Content starts

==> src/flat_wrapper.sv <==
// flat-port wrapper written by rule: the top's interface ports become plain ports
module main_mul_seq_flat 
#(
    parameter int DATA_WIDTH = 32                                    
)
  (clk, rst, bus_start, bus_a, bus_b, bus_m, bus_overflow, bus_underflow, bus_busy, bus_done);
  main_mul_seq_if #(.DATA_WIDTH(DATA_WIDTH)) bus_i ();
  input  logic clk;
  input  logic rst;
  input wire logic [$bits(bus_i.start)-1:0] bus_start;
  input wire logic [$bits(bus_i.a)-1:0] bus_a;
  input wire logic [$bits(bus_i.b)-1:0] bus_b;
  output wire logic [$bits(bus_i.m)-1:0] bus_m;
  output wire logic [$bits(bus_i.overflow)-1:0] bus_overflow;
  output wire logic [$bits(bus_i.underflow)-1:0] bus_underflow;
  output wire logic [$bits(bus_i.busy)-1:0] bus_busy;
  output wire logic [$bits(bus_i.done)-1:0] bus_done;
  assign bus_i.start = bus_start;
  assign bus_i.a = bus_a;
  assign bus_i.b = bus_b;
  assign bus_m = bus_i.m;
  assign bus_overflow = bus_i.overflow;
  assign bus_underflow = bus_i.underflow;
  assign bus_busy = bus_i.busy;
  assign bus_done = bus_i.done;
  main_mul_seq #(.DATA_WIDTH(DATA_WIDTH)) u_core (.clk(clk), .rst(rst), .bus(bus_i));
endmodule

Content ends

### ASSIGNMENT
Reproduce the complete data exactly as presented above.

### ANSWER SPACE
==> src/flat_wrapper.sv <==
// flat-port wrapper written by rule: the top's interface ports become plain ports
module main_mul_seq_flat 
#(
    parameter int DATA_WIDTH = 32                                    
)
  (clk, rst, bus_start, bus_a, bus_b, bus_m, bus_overflow, bus_underflow, bus_busy, bus_done);
  main_mul_seq_if #(.DATA_WIDTH(DATA_WIDTH)) bus_i ();
  input  logic clk;
  input  logic rst;
  input wire logic [$bits(bus_i.start)-1:0] bus_start;
  input wire logic [$bits(bus_i.a)-1:0] bus_a;
  input wire logic [$bits(bus_i.b)-1:0] bus_b;
  output wire logic [$bits(bus_i.m)-1:0] bus_m;
  output wire logic [$bits(bus_i.overflow)-1:0] bus_overflow;
  output wire logic [$bits(bus_i.underflow)-1:0] bus_underflow;
  output wire logic [$bits(bus_i.busy)-1:0] bus_busy;
  output wire logic [$bits(bus_i.done)-1:0] bus_done;
  assign bus_i.start = bus_start;
  assign bus_i.a = bus_a;
  assign bus_i.b = bus_b;
  assign bus_m = bus_i.m;
  assign bus_overflow = bus_i.overflow;
  assign bus_underflow = bus_i.underflow;
  assign bus_busy = bus_i.busy;
  assign bus_done = bus_i.done;
  main_mul_seq #(.DATA_WIDTH(DATA_WIDTH)) u_core (.clk(clk), .rst(rst), .bus(bus_i));
endmodule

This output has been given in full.